Maître Thomas de Courcelles, bachelier
en théologie, chanoine des églises de Thérouanne
et de Laon ; frère Ysambard de la Pierre de l'ordre
des frères Prêcheurs, opinent conformément à
la délibération du si souvent nommé seigneur
abbé de Fécamp. Ils ajoutent que cette femme devait
être encore charitablement admonestée pour le salut
de son âme, et qu'on lui dise qu'elle n'avait plus rien à
espérer quant à la vie temporelle.
Maître Jean Maugier, licencié en
droit canon, chanoine de Rouen, opina comme le susdit seigneur abbé
de Fécamp.
Enfin, ouï les opinions de chacun, nous, juges
susdits, les remerciâmes et conclûmes qu'il devra être
procédé maintenant contre cette Jeanne en tant que
relapse, comme de droit et raison (5).
Sources : "Condamnation de Jeanne d'Arc" de Pierre Champion (1921),
"Procès de Jeanne d'Arc" - E.O'Reilly (1868), "La
minute française des interrogatoires de La Pucelle"
- P.Doncoeur (1952)
Notes :
1 La minute précise : "A tout
hasard, au cas où elle révoquerait ses erreurs, certaine
sentence avait été rédigée et préparée.
Le jeudi, un sermon solemnel lui fut adressé dans le cimetière
de Saint-Ouen ; or ce sermon fini, elle fut admonestée d'avoir
à obéir à l'Église.

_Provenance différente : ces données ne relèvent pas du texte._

<file path="src/rtl/core/tvs_pkg.sv">
// Shared widths, codes and helpers for the trilinear volume sampler.
// Used by every module under rtl/core; depends on nothing else.
package tvs_pkg;

  // Defaults for the top-level parameters
  localparam int MAX_DIM_DEF    = 32;
  localparam int VOXEL_BITS_DEF = 16;

  // Fixed field widths of the channels
  localparam int CFG_W     = 6;
  localparam int CFG_IDX_W = 2;
  localparam int INDEX_W   = 15;
  localparam int VALUE_W   = 16;
  localparam int POS_W     = 17;
  localparam int OUT_W     = 16;

  // Coordinate math: a voxel coordinate never exceeds the largest dim register value
  localparam int FRAC_W  = 16;
  localparam int IDX_W   = CFG_W;
  localparam int ROW_W   = 2 * CFG_W;
  localparam int LIN_W   = 3 * CFG_W;
  localparam int AXIS_W  = 2 * IDX_W + FRAC_W;
  localparam int SPLIT_W = 3 * AXIS_W;

  localparam int ROUND_HALF = 32768;
  localparam int Q_DEPTH    = 2;

  localparam logic [CFG_W-1:0] DIM_RESET = CFG_W'(32);
  localparam logic [POS_W-1:0] ONE_Q16   = POS_W'(65536);

  // Opcodes of an input item
  localparam logic OP_WRITE  = 1'b0;
  localparam logic OP_SAMPLE = 1'b1;

  // Configuration register indexes
  localparam logic [CFG_IDX_W-1:0] REG_DIM_X = CFG_IDX_W'(0);
  localparam logic [CFG_IDX_W-1:0] REG_DIM_Y = CFG_IDX_W'(1);
  localparam logic [CFG_IDX_W-1:0] REG_DIM_Z = CFG_IDX_W'(2);

  // Status of the back end, watched at the top level
  typedef struct packed {
    logic busy;
    logic done;
  } bk_stat_t;

  function automatic int addr_width(input int max_dim);
    return $clog2(max_dim * max_dim * max_dim);
  endfunction

  function automatic int cmd_width(input int max_dim, input int voxel_bits);
    return 1 + addr_width(max_dim) + voxel_bits + SPLIT_W;
  endfunction

endpackage

</file>
<file path="src/rtl/core/tvs_queue.sv">
// Short command queue between the front and back ends of the sampler.
// Depends on tvs_pkg for the default depth.
module tvs_queue #(
  parameter int WIDTH = 8,
  parameter int DEPTH = tvs_pkg::Q_DEPTH
) (
  input  logic             clk,
  input  logic             rst_n,
  input  logic             push,
  input  logic [WIDTH-1:0] push_data,
  output logic             full,
  input  logic             pop,
  output logic [WIDTH-1:0] pop_data,
  output logic             empty
);
  import tvs_pkg::*;

  localparam int PTR_W = (DEPTH > 1) ? $clog2(DEPTH) : 1;
  localparam int CNT_W = $clog2(DEPTH + 1);

  logic [WIDTH-1:0] slot_r [DEPTH];
  logic [PTR_W-1:0] wr_ptr_r, wr_ptr_nxt;
  logic [PTR_W-1:0] rd_ptr_r, rd_ptr_nxt;
  logic [CNT_W-1:0] count_r, count_nxt;

  assign full     = (count_r == CNT_W'(DEPTH));
  assign empty    = (count_r == '0);
  assign pop_data = slot_r[rd_ptr_r];

  // Advance pointers with wrap and track the fill level
  always_comb begin
    wr_ptr_nxt = wr_ptr_r;
    rd_ptr_nxt = rd_ptr_r;
    count_nxt  = count_r;
    if (push) begin
      wr_ptr_nxt = (wr_ptr_r == PTR_W'(DEPTH - 1)) ? '0 : wr_ptr_r + PTR_W'(1);
    end
    if (pop) begin
      rd_ptr_nxt = (rd_ptr_r == PTR_W'(DEPTH - 1)) ? '0 : rd_ptr_r + PTR_W'(1);
    end
    if (push && !pop) begin
      count_nxt = count_r + CNT_W'(1);
    end else if (pop && !push) begin
      count_nxt = count_r - CNT_W'(1);
    end
  end

  always_ff @(posedge clk) begin
    if (!rst_n) begin
      wr_ptr_r <= '0;
      rd_ptr_r <= '0;
      count_r  <= '0;
    end else begin
      wr_ptr_r <= wr_ptr_nxt;
      rd_ptr_r <= rd_ptr_nxt;
      count_r  <= count_nxt;
    end
  end

  // Store the pushed item
  always_ff @(posedge clk) begin
    if (push) begin
      slot_r[wr_ptr_r] <= push_data;
    end
  end

endmodule

</file>
<file path="config.mk">
export PLATFORM = sky130hd
export DESIGN_NAME = tvs_queue
export DESIGN_NICKNAME = d
export VERILOG_FILES = /design/src/rtl/core/tvs_pkg.sv /design/src/rtl/core/tvs_queue.sv
export SDC_FILE = /design/constraint.sdc
export NUM_CORES = 1
export LEC_CHECK = 0
export BUFFER_PORTS_ARGS = -buffer_cell sky130_fd_sc_hd__buf_4
export CAP_MARGIN = 0
export CORE_MARGIN = 2
export CORE_UTILIZATION = 52
export DETAILED_ROUTE_END_ITERATION = 6
export GPL_TIMING_DRIVEN = 0
export PLACE_DENSITY_LB_ADDON = 0.05
export SLEW_MARGIN = 20
export SYNTH_ARGS = -nofsm -noshare
export SYNTH_HDL_FRONTEND = slang
export SYNTH_SLANG_ARGS = --single-unit
</file>
<file path="constraint.sdc">
create_clock -name clk -period 3.2 [get_ports clk]
set_clock_uncertainty 0.05 [all_clocks]
set_input_delay 0.64 -clock clk [delete_from_list [all_inputs] [get_ports clk]]
set_output_delay 0.64 -clock clk [all_outputs]
set_load 0.005 [all_outputs]
</file>
==> run summary <==
====================================================================================
Maximum clock frequency                                                    0.497 GHz
FF+latch count, synth                                                             21
Port Buffers                                                                      21
Area added between synthesis and finish                                        25.8%
Number of enable flip-flop cells after synthesis                                  16
Commonest cells in the synthesized netlist                              sky130_fd_sc_hd__edfxtp_1 (16), sky130_fd_sc_hd__mux2_2 (8), sky130_fd_sc_hd__dfxtp_1 (5)
Leading register cell type out of synthesis                             sky130_fd_sc_hd__edfxtp_1
Area share of the largest cell type after synthesis                            0.605
Clock group share of total power                                               0.240
Via density per instance                                                        5.03
Number of unique standard cell types used by synthesis                            16
Die X-Extent                                                                 43.1 um
Number of buffers created by CTS                                                   3
Top area cells in the synthesized netlist                               sky130_fd_sc_hd__edfxtp_1 (60%), sky130_fd_sc_hd__dfxtp_1 (13%), sky130_fd_sc_hd__mux2_2 (11%), sky130_fd_sc_hd__and2_1 (3.1%), sky130_fd_sc_hd__xor2_1 (2.2%)
Largest net degree at the start of global routing                                 13
Clock Pin Slew Worst Setup and Hold Paths                                    0.11 ns
CP cell instances                                                       buf_2, mux2_2, buf_4
Arrival time at the worst endpoint                                           1.32 ns
Switch share                                                                   0.222
Finished Cell Area                                                         1000 um^2
Part of the total power dissipated in sequential elements                      0.609
Worst slew pin tran                                                         0.755 ns
Total number of vias                                                             443
Die Span Y                                                                   43.1 um
Core Area                                                                  1470 um^2
Post-route antenna net violation count                                             0
Setup repair after global routing missed its margin                            false
IO Pins                                                                           22
Aggregate negative setup slack                                                  0 ns
Post-route minimum period                                                    2.01 ns
Startpoint type of the worst setup path                                    flip-flop
Wire per inst                                                                12.5 um
Number of buffers on the longest clock path                                        2
Antenna violations before repair                                                   0
Ratio of final minimum period to clock period                                  0.629
CTS hold repair buffers                                                            0
Root cell of the clock tree                                             sky130_fd_sc_hd__clkbuf_4
First-pass GRT wire length                                                   1890 um
Critical path type                                                      flip-flop to output port
Most frequently used cell type in the post-synthesis netlist            sky130_fd_sc_hd__edfxtp_1
Fraction of layout instances using a drive strength above 1                    0.486
Overall overflow remaining after global route                                      0
DP Area                                                                     972 um^2
Worst-path fanout max                                                              8
Power share of the combinational group                                         0.151
Final RePlAce weighted congestion                                              0.613
Number of H-tree levels                                                            1
Clock net sink count                                                              21
Pwr dens                                                                 524 nW/um^2
Number of DRC markers after the initial detailed-route iteration                   2
Net Switching                                                                 116 uW
Number of setup buffers added after CTS                                            0
Yosys warns                                                                        0
Final hold violations                                                              0
Number of global-route vias before repair                                        443
Number of cells on the worst hold path                                             1
Number of standard-cell rows in the floorplan                                     14
Full die area                                                              1860 um^2
Worst hold-check path type                                              primary input to flip-flop
Ant diodes                                                                         0
Maximum resistive drop on vdd                                             0.000282 V
Number of setup violations in the final report                                     0
Drt total wl                                                                 1100 um
CP endpoint kind                                                         output port
Layout net count                                                                  86
DRC violations left                                                                0
Post-synthesis net count                                                          60
Total count of max-transition violations in the final report                       0
Average cell area after synthesis                                          16.9 um^2
Crit path largest cell delay                                                 0.36 ns
Overall fraction of global-route tracks in use                                 0.144
Number of inserted filler cells in the final layout                              108
Number of cells produced by synthesis                                             47
Worst rel slew slack                                                           0.495
HPWL after detailed placement                                                 787 um
Clock Latency Late Sink                                                      0.31 ns
Leakage power                                                               0.403 nW
WP data required                                                             2.51 ns
Register area share after synthesis                                            0.731
CTS tree                                                                       built
Share of flip-flops with an asynchronous set or reset after synthesis              0
CP max-delay cell                                                       sky130_fd_sc_hd__mux2_2
Reg area                                                                    581 um^2
1st-pass router iterations                                                         3
Library cell with the largest summed area after synthesis               sky130_fd_sc_hd__edfxtp_1
Run status                                                              complete, no violations
Depth of the worst register-to-register path                                       1
Max Cap Violations                                                                 0
PostCTS Resize Cnt                                                                 0
Starting density of the core                                                   0.540
Cell Int Power                                                                408 uW
Netlist area before placement                                               795 um^2
Area of the multi-input gates                                               205 um^2
Register-to-register setup slack                                             1.85 ns
====================================================================================
[layout by cell type (no fill, tap or decap), types with 2 or more instances in the layout]
| cell type | n |
|---|---|
| sky130_fd_sc_hd__nor2b_1 | 2 |
| sky130_fd_sc_hd__and2_1 | 4 |
| sky130_fd_sc_hd__dfxtp_1 | 5 |
| sky130_fd_sc_hd__edfxtp_1 | 16 |
| sky130_fd_sc_hd__buf_4 | 21 |
| sky130_fd_sc_hd__xor2_1 | 2 |
| sky130_fd_sc_hd__mux2_2 | 8 |
| sky130_fd_sc_hd__clkbuf_4 | 3 |
[per-stage QoR]
| stage | power [mW] | utilization | worst slack, ns | cells | hold slack, ns |
|---|---|---|---|---|---|
| 2_1_floorplan | 0.364 | - | 1.64 | 47 | 0.416 |
| 3_3_place_gp | 0.403 | 0.661 | 1.39 | 84 | 0.436 |
| 3_5_place_dp | 0.405 | 0.661 | 1.43 | 84 | 0.458 |
| 4_1_cts | 0.525 | 0.679 | 1.17 | 88 | 0.460 |
| 5_1_grt | 0.543 | 0.679 | 1.13 | 88 | 0.459 |
| 6_report | 0.524 | 0.679 | 1.19 | 88 | 0.457 |
[power groups by stage]
stage,logic [mW],registers [mW],clock network (mW)
6_report,0.0791,0.319,0.126
5_1_grt,0.0871,0.322,0.134
4_1_cts,0.0801,0.319,0.126
3_5_place_dp,0.0796,0.325,0
3_3_place_gp,0.0785,0.325,0
2_1_floorplan,0.0404,0.324,0
[kinds of logic after synthesis]
logic type,share of synthesized area
DFF,0.731
and+or+nand+nor,0.0709
muxes,0.113
AOI/OAI and AO/OA,0.0252
xor gates and xnor gates,0.0331
buffers and inverters,0.0110
adders and majority gates,0.0157
[layout make-up]
type,count,area share
buffer,1,0.00501
timing repair buffer,21,0.158
clock buffer,3,0.0225
inverter,1,0.00375
multi-input combinational,24,0.205
clock inverter,1,0.00501
sequential,21,0.581
tap,16,0.0200
[path summary, 6_finish.rpt]
check | from | end
max | flip-flop | pop_data[7]
min | push_data[0] | slot_r[1][0]$_DFFE_PP_
max reg2reg | wr_ptr_r$_SDFFE_PN0P_ | slot_r[0][4]$_DFFE_PP_
min reg2reg | count_r[1]$_SDFFE_PN0P_ | count_r[1]$_SDFFE_PN0P_
[critical path, delay by kind of cell (launching register included)]
| family | cells | cell delay [ns] |
|---|---|---|
| muxes | 1 | 0.36 |
| buffers and inverters | 2 | 0.34 |
| DFF | 1 | 0.32 |
[sequential cells by signal, summed over array words and instances (netlist names), named ones only]
name / flops
wr_ptr_r: 1
count_r: 2
rd_ptr_r: 1
slot_r: 16
[routing by layer]
metal / GRT usage / wire [um] / vias to the layer above
li1: - / - / 220
met4: 0.0909 / 27 / 0
met2: 0.218 / 522 / 15
met3: 0.0255 / 64 / 3
met5: 0 / 0 / -
met1: 0.190 / 489 / 205
Power figures use the tool's default switching activity.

Comme elle refusait
d'obéir, on commença à lire sa sentence de
condamnation. mais avant la fin de cette lecture, elle demanda à
parler, se soumit à l'Église et aux juges, suivant
la forme de certaine cédule, signée de la main de
ladite Jeanne. Et alors elle fut absoute, à cette condition
qu'elle agissait de cœur contrit et de foi non feinte, et sous
pénitence à elle enjointe" (minute)
2 L'abandon à la justice sécurlière comme hérétique signifie la mort sur le bûcher. Cependant certaines tortures étaient parfois appliquées au condamné avant sa crémation.
3 Une personne est relapse lorsqu'elle est tombée deux fois
dans le même crime, dans l'erreur d'où elle était
sortie (P.Champion)
4 Denis Gastinel aura été tout au long de ce procès
un des personnages les plus durs envers Jeanne.
5 Cauchon ne pouvait évidemment pas relire et expliquer la
cédule à Jeanne, comme le demandaient la quasi-totalité
des assesseurs (conformément à la délibération
de l'abbé de Fécamp) puisque l'on verra dans les dépositions
du procès de réhabilitation que la cédule insérée
au procès par Cauchon est un "faux en écriture".